I'm graduating my 5th high schooler this year without a smart phone (they get a dumb phone when they start driving). Not one of my young adult kids have said anything whatsoever about regretting that. Stay the course, it's worth it.
Thank you for this. It is a lonely job to be a “no phone parent”, so good to hear someone else is going through the same.
I wanted to ask how do you deal with kids’ friends bringing phones/ tablets/consoles over or your kids playing on those devices when visiting friends house ?
It is inspiring to read about other parents who are standing strong on the issue of teens and smartphones. Instead of paddling upstream, I see it as simply stepping out of the current; opting out of the cultural trend of our time. Thank you for your writing on this vital issue!
We've been swimming against the current (or stepping out of it as Shannon said above 👍🏻) almost since our kids were born--and each year as we learn more we do more things that are countercultural. I can't say it gets easier, but we get more hardened to it I guess. Appreciate all you've shared here--very helpful insights. Here's to being early adopters. (And also being very convicted about my own technology use--going to really dial it back as a test run over the summer).
My husband and I are also stepping out of the current with our almost four year old and it feels right for us. I like the phrase "in our family, we do..." to explain why we don't have tablets or let him use our phone. Hopefully we are modeling for him and others around us.

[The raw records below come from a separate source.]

$ cat src/pkg/adc_seq_pkg.sv
/*
  Shared constants and carrier types for the routine sequencer, its
  converter engine and its trigger edge detector.
  Assumes one clock domain (clk_sys) and an APB register bus.
*/
package adc_seq_pkg;

  ////////////////////////////////////////////////////////////////////////
  localparam logic [7:0] OFF_CTL0 = 8'h00;
  localparam logic [7:0] OFF_CTL1 = 8'h04;
  localparam logic [7:0] OFF_STAT = 8'h08;
  localparam logic [7:0] OFF_RDATA = 8'h0C;
  localparam logic [7:0] OFF_SEQ_A = 8'h10;
  localparam logic [7:0] OFF_SEQ_B = 8'h14;
  localparam logic [7:0] OFF_SEQ_C = 8'h18;

  localparam int CTL0_IRQ_EN_BIT = 5;
  localparam int CTL0_SCAN_BIT = 8;
  localparam int CTL0_PART_BIT = 11;
  localparam int CTL0_GROUP_LSB = 13;
  localparam int CTL1_ON_BIT = 0;
  localparam int CTL1_REPEAT_BIT = 1;
  localparam int CTL1_CAL_BIT = 2;
  localparam int CTL1_CALCLR_BIT = 3;
  localparam int CTL1_DMA_BIT = 8;
  localparam int CTL1_ETSEL_LSB = 17;
  localparam int CTL1_ETEN_BIT = 20;
  localparam int CTL1_SOFT_BIT = 22;
  localparam int STAT_DONE_BIT = 1;
  localparam int STAT_BUSY_BIT = 4;
  localparam int SEQ_LEN_LSB = 20;

  ////////////////////////////////////////////////////////////////////////
  localparam int SLOTS = 16;
  localparam int SLOTS_PER_WORD = 6;
  localparam int CH_W = 5;
  localparam int DATA_W = 12;
  localparam int TRIG_N = 8;
  localparam int CONV_CYCLES = 14;
  localparam int CAL_CYCLES_DEFAULT = 16;
  localparam logic [31:0] RESET_WORD = 32'h0000_0000;

  ////////////////////////////////////////////////////////////////////////
  typedef enum logic [2:0] {
    ST_IDLE = 3'b001,
    ST_CAL = 3'b010,
    ST_CONV = 3'b100
  } seq_state_e;

  typedef struct packed {
    logic irq_en;
    logic scan;
    logic part;
    logic [2:0] group;
    logic on;
    logic repeat_en;
    logic dma;
    logic [2:0] et_sel;
    logic et_en;
  } cfg_s;

  typedef struct packed {
    logic enable;
    logic cal_go;
    logic cal_clr;
    logic conv_go;
    logic [CH_W-1:0] chan;
  } conv_req_s;

  typedef struct packed {
    logic cal_busy;
    logic conv_done;
    logic [DATA_W-1:0] result;
  } conv_rsp_s;

endpackage
$ cat src/io_cell_pkg.sv
// Constants shared by the programmable I/O cell and its path modules.
package io_cell_pkg;

	// Register byte offsets on the Avalon-MM slave.
	localparam logic [3:0] CFG_ADDR    = 4'h0;
	localparam logic [3:0] STATUS_ADDR = 4'h4;

	// Field positions inside the configuration register.
	localparam int unsigned CFG_W        = 12;
	localparam int unsigned OUT_INV_BIT  = 0;
	localparam int unsigned TS_MODE_LO   = 1;
	localparam int unsigned TS_INV_BIT   = 3;
	localparam int unsigned OUT_REG_BIT  = 4;
	localparam int unsigned CLK_SEL_BIT  = 5;
	localparam int unsigned SLEW_BIT     = 6;
	localparam int unsigned PULLUP_BIT   = 7;
	localparam int unsigned IN_MODE_LO   = 8;
	localparam int unsigned EDGE0_INV_BIT = 10;
	localparam int unsigned EDGE1_INV_BIT = 11;

	// Driver starts switched off so nothing fights the board at power-up.
	localparam logic [11:0] CFG_RESET = 12'h004;

	// Three-state control modes.
	localparam logic [1:0] TS_PIN = 2'h0;
	localparam logic [1:0] TS_ON  = 2'h1;
	localparam logic [1:0] TS_OFF = 2'h2;

	// Input path modes.
	localparam logic [1:0] IN_DIRECT = 2'h0;
	localparam logic [1:0] IN_FF     = 2'h1;
	localparam logic [1:0] IN_LATCH  = 2'h2;

	// Field positions inside the status register.
	localparam int unsigned ST_PIN_IN_BIT  = 0;
	localparam int unsigned ST_OE_BIT      = 1;
	localparam int unsigned ST_PIN_OUT_BIT = 2;
	localparam int unsigned ST_OREG_BIT    = 3;
	localparam int unsigned ST_DIN_BIT     = 4;
	localparam int unsigned ST_LOAD_BIT    = 5;

	// Answer for reads that reach no readable register.
	localparam logic [31:0] READ_ZERO = 32'h0000_0000;

	// Bus handshake states.
	typedef enum logic {BUS_IDLE, BUS_ANSWER} bus_state_t;

endpackage : io_cell_pkg
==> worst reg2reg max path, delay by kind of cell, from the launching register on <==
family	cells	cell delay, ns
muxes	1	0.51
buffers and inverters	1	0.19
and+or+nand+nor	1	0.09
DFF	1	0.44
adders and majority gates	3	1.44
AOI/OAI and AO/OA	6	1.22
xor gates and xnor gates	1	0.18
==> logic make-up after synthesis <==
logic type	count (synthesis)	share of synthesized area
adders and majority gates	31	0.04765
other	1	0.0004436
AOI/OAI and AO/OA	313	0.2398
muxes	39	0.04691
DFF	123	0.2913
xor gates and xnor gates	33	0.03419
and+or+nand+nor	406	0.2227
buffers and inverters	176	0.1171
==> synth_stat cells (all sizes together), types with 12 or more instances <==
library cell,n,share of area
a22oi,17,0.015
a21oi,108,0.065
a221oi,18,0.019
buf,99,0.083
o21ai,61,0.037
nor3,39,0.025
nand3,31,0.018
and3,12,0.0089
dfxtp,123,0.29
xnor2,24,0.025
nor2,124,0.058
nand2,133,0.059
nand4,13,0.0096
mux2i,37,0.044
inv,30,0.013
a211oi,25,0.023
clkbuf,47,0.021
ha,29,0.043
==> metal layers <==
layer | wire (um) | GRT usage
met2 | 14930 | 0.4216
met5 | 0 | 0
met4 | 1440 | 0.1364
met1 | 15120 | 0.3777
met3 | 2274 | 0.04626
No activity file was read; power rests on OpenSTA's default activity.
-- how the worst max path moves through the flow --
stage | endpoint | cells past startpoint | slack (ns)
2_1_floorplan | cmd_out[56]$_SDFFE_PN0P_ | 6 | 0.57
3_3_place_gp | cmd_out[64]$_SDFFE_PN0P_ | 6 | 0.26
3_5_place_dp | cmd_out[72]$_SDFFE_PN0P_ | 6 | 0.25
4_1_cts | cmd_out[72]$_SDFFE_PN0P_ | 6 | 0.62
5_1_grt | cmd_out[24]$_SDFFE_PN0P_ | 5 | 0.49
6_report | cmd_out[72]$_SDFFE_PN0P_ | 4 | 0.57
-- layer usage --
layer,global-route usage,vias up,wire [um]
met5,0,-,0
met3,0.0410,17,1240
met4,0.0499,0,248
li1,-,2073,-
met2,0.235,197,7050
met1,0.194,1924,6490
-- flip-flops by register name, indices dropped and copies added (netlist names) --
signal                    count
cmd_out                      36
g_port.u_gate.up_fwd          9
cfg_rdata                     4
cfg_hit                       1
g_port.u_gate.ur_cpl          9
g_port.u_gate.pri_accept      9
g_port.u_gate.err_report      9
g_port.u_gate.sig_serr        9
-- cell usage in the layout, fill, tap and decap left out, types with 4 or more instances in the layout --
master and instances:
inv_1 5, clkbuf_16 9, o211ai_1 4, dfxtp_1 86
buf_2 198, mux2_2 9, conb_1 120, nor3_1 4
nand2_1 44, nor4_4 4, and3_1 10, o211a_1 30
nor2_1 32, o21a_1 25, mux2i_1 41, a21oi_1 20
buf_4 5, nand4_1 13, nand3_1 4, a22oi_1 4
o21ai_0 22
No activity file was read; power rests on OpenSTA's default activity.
--- src/design/fesc_pkg.sv ---
/*
 Constants for the flash erase and security command sequencer: command codes,
 slot indices, array operation codes, field layouts and fixed addresses.
 Assumes a single clock domain and an array engine that answers each operation.
*/
package fesc_pkg;
   // ----------------------------------------------------------------
   // Command codes
   // ----------------------------------------------------------------
   localparam logic [7:0]  CMD_PROGRAM_ONCE = 8'h07;
   localparam logic [7:0]  CMD_ERASE_ALL    = 8'h08;
   localparam logic [7:0]  CMD_ERASE_BLOCK  = 8'h09;
   localparam logic [7:0]  CMD_ERASE_SECTOR = 8'h0a;
   localparam logic [7:0]  CMD_UNSECURE     = 8'h0b;
   localparam logic [7:0]  CMD_VERIFY_KEY   = 8'h0c;

   // ----------------------------------------------------------------
   // Slot indices at launch and slot layout
   // ----------------------------------------------------------------
   localparam logic [2:0]  IDX_ERASE_ALL    = 3'h0;
   localparam logic [2:0]  IDX_UNSECURE     = 3'h0;
   localparam logic [2:0]  IDX_ERASE_BLOCK  = 3'h1;
   localparam logic [2:0]  IDX_ERASE_SECTOR = 3'h1;
   localparam logic [2:0]  IDX_VERIFY_KEY   = 3'h4;
   localparam logic [2:0]  IDX_PROGRAM_ONCE = 3'h5;
   localparam int          SLOT_W           = 16;
   localparam int          SLOT_N           = 6;
   localparam int          SLOT_CODE_LSB    = 8;
   localparam logic [15:0] ONCE_INDEX_MAX   = 16'h0007;

   // ----------------------------------------------------------------
   // Addresses and field values
   // ----------------------------------------------------------------
   localparam int          ADDR_W           = 18;
   localparam logic [17:0] KEY_BASE_ADDR    = 18'h3ff00;
   localparam logic [63:0] PHRASE_ALL_ONES  = 64'hffff_ffff_ffff_ffff;
   localparam logic [1:0]  KEY_ENABLED      = 2'h2;
   localparam logic [2:0]  PHRASE_ALIGN_OK  = 3'h0;

   // ----------------------------------------------------------------
   // Array operation codes
   // ----------------------------------------------------------------
   localparam logic [3:0]  OP_NONE          = 4'h0;
   localparam logic [3:0]  OP_ONCE_READ     = 4'h1;
   localparam logic [3:0]  OP_ONCE_PROGRAM  = 4'h2;
   localparam logic [3:0]  OP_ONCE_VERIFY   = 4'h3;
   localparam logic [3:0]  OP_ERASE_ALL     = 4'h4;
   localparam logic [3:0]  OP_ERASE_BLOCK   = 4'h5;
   localparam logic [3:0]  OP_ERASE_SECTOR  = 4'h6;
   localparam logic [3:0]  OP_VERIFY_ALL    = 4'h7;
   localparam logic [3:0]  OP_VERIFY_BLOCK  = 4'h8;
   localparam logic [3:0]  OP_VERIFY_SECTOR = 4'h9;
   localparam logic [3:0]  OP_KEY_READ      = 4'ha;

   typedef enum logic [3:0] {
      ST_IDLE, ST_CHECK, ST_BLANK, ST_PROG, ST_VERIFY, ST_ERASE, ST_EVER, ST_KEY, ST_DONE
   } fesc_state_t;
endpackage
[src/inc/tpc_pkg.sv]
// shared constants and types for the timer pin and start control block
package tpc_pkg;
  localparam int NCH  = 5;
  localparam int NGR  = 4;
  localparam int NPIN = NCH * NGR;
  localparam int CW   = 16;
  localparam int AW   = 8;
  localparam int DW   = 32;
  localparam int NIRQ = 25;

  // register offsets
  localparam logic [AW-1:0] ADDR_START    = 8'h00;
  localparam logic [AW-1:0] ADDR_MODE     = 8'h01;
  localparam logic [AW-1:0] ADDR_IRQ_STAT = 8'h02;
  localparam logic [AW-1:0] ADDR_IRQ_MASK = 8'h03;
  localparam logic [AW-1:0] ADDR_IO_BASE  = 8'h10;
  localparam logic [AW-1:0] ADDR_CNT_BASE = 8'h20;
  localparam logic [AW-1:0] ADDR_GR_BASE  = 8'h30;
  localparam logic [AW-1:0] ADDR_GR_E0    = 8'h50;

  // field positions and reset values
  localparam logic [7:0]      START_MASK   = 8'hC7;
  localparam logic [7:0]      START_RST    = 8'h00;
  localparam logic [7:0]      MODE_RST     = 8'h00;
  localparam int              MODE_BUF_POS = 7;
  localparam int              RUN_POS [NCH] = '{0, 1, 2, 6, 7};
  localparam logic [3:0]      IO_RST       = 4'h0;
  localparam logic [CW-1:0]   GR_RST       = 16'h0000;
  localparam logic [CW-1:0]   CNT_MAX      = 16'hFFFF;
  localparam logic [NIRQ-1:0] IRQ_RST      = 25'h0000000;
  localparam int              BUF_GR_B     = 3 * NGR + 1;
  localparam int              BUF_GR_D     = 3 * NGR + 3;

  // pin action on compare match, low two bits of a field
  localparam logic [1:0] ACT_KEEP   = 2'h0;
  localparam logic [1:0] ACT_LOW    = 2'h1;
  localparam logic [1:0] ACT_HIGH   = 2'h2;
  localparam logic [1:0] ACT_TOGGLE = 2'h3;

  // pin function field: capture, initial level, action or edge
  typedef struct packed {
    logic       capture;
    logic       init_high;
    logic [1:0] act;
  } tpc_io_t;

  typedef struct packed {
    logic match;
    logic capture;
  } tpc_evt_t;
endpackage : tpc_pkg
===== src/common/svd_pkg.sv =====
// Package for the supply voltage detect block: register map, field layout, resets.
// Assumes an Avalon-MM slave with 32-bit data and byte addresses.
package svd_pkg;
    localparam int unsigned ADDR_W          = 8;
    localparam int unsigned DATA_W          = 32;
    localparam int unsigned REG_W           = 8;
    // Register byte addresses
    localparam logic [7:0]  CTRL_STATUS_ADDR = 8'h0c;
    localparam logic [7:0]  ALARM_ADDR       = 8'h10;
    localparam logic [7:0]  MODE_ADDR        = 8'h14;
    // Field positions in supply_detect_ctrl_status
    localparam int unsigned EN_BIT          = 0;
    localparam int unsigned LOW_BIT         = 1;
    localparam int unsigned HIGH_BIT        = 2;
    // Field positions in the alarm register (request, mask, pending)
    localparam int unsigned REQ_BIT         = 5;
    localparam int unsigned MASK_BIT        = 0;
    localparam int unsigned PEND_BIT        = 1;
    // Field position in the mode register
    localparam int unsigned STOP_BIT        = 0;
    localparam logic        EN_RESET        = 1'b0;
    localparam logic        FLAG_RESET      = 1'b0;
    localparam logic        MASK_RESET      = 1'b0;
    localparam logic [31:0] UNMAPPED_DATA   = 32'h0000_0000;
endpackage


===== src/core/svd_sync.sv =====
// Two-stage synchroniser for the comparator levels.
// Assumes inputs come from analog logic asynchronous to i_clock.
`timescale 1ns/1ps
module svd_sync
#(
    parameter int unsigned WIDTH = 2
)
(
    input  wire logic             i_clock,
    input  wire logic             i_reset,
    input  wire logic [WIDTH-1:0] i_async,
    output logic      [WIDTH-1:0] o_sync
);
    logic [WIDTH-1:0] meta_q;
    logic [WIDTH-1:0] sync_q;

    genvar g;
    generate
        for (g = 0; g < WIDTH; g++)
        begin : g_bit
            always_ff @(posedge i_clock)
            begin
                if (i_reset)
                begin
                    meta_q[g] <= 1'b0;
                    sync_q[g] <= 1'b0;
                end
                else
                begin
                    meta_q[g] <= i_async[g];
                    sync_q[g] <= meta_q[g];
                end
            end
        end
    endgenerate

    assign o_sync = sync_q;
endmodule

I'm glad your son's English teacher spoke up. I wish our children weren't burdened by this issue. One thing I've run into with my almost 15-year-old son, who has a standard Gabb phone (no Internet/social media/games/group texting/media sharing), is that when I've said that he can tell his friends that I'm to blame for him not having a smartphone or group texting or Snapchat, he's responded that he won't do it because that in itself is embarrassing for him. I hadn't originally anticipated his response, but now it makes sense to me that he'd feel that way. This likely isn't the experience of all teens in the same situation, but it may be for some, so I just wanted to mention that for parents who plan to avoid smartphones for their children.
I'm graduating my 5th high schooler this year without a smart phone (they get a dumb phone when they start driving). Not one of my young adult kids have said anything whatsoever about regretting that. Stay the course, it's worth it.
Thank you for this. It is a lonely job to be a “no phone parent”, so good to hear someone else is going through the same.
I wanted to ask how do you deal with kids’ friends bringing phones/ tablets/consoles over or your kids playing on those devices when visiting friends house ?
Hello Lina. Thanks for your comment. I wrote an article on how I deal with other kids' phones. You can read it here: https://katherinemartinko.substack.com/p/how-to-handle-other-kids-with-phones. Hope that helps!
Thank you, that was really helpful!
It is inspiring to read about other parents who are standing strong on the issue of teens and smartphones. Instead of paddling upstream, I see it as simply stepping out of the current; opting out of the cultural trend of our time. Thank you for your writing on this vital issue!
Thank you. I like that way of thinking about it—stepping out of the current. I'll keep that in mind.
We've been swimming against the current (or stepping out of it as Shannon said above 👍🏻) almost since our kids were born--and each year as we learn more we do more things that are countercultural. I can't say it gets easier, but we get more hardened to it I guess. Appreciate all you've shared here--very helpful insights. Here's to being early adopters. (And also being very convicted about my own technology use--going to really dial it back as a test run over the summer).
My husband and I are also stepping out of the current with our almost four year old and it feels right for us. I like the phrase "in our family, we do..." to explain why we don't have tablets or let him use our phone. Hopefully we are modeling for him and others around us.
I really like that. We say something similar to our 8 year old. "Different families have different rules, and that's okay".
I will definitely remember your phrasing as my son gets older, because I assume there will be more back and forth when he is 8!
I'm glad your son's English teacher spoke up. I wish our children weren't burdened by this issue. One thing I've run into with my almost 15-year-old son, who has a standard Gabb phone (no Internet/social media/games/group texting/media sharing), is that when I've said that he can tell his friends that I'm to blame for him not having a smartphone or group texting or Snapchat, he's responded that he won't do it because that in itself is embarrassing for him. I hadn't originally anticipated his response, but now it makes sense to me that he'd feel that way. This likely isn't the experience of all teens in the same situation, but it may be for some, so I just wanted to mention that for parents who plan to avoid smartphones for their children.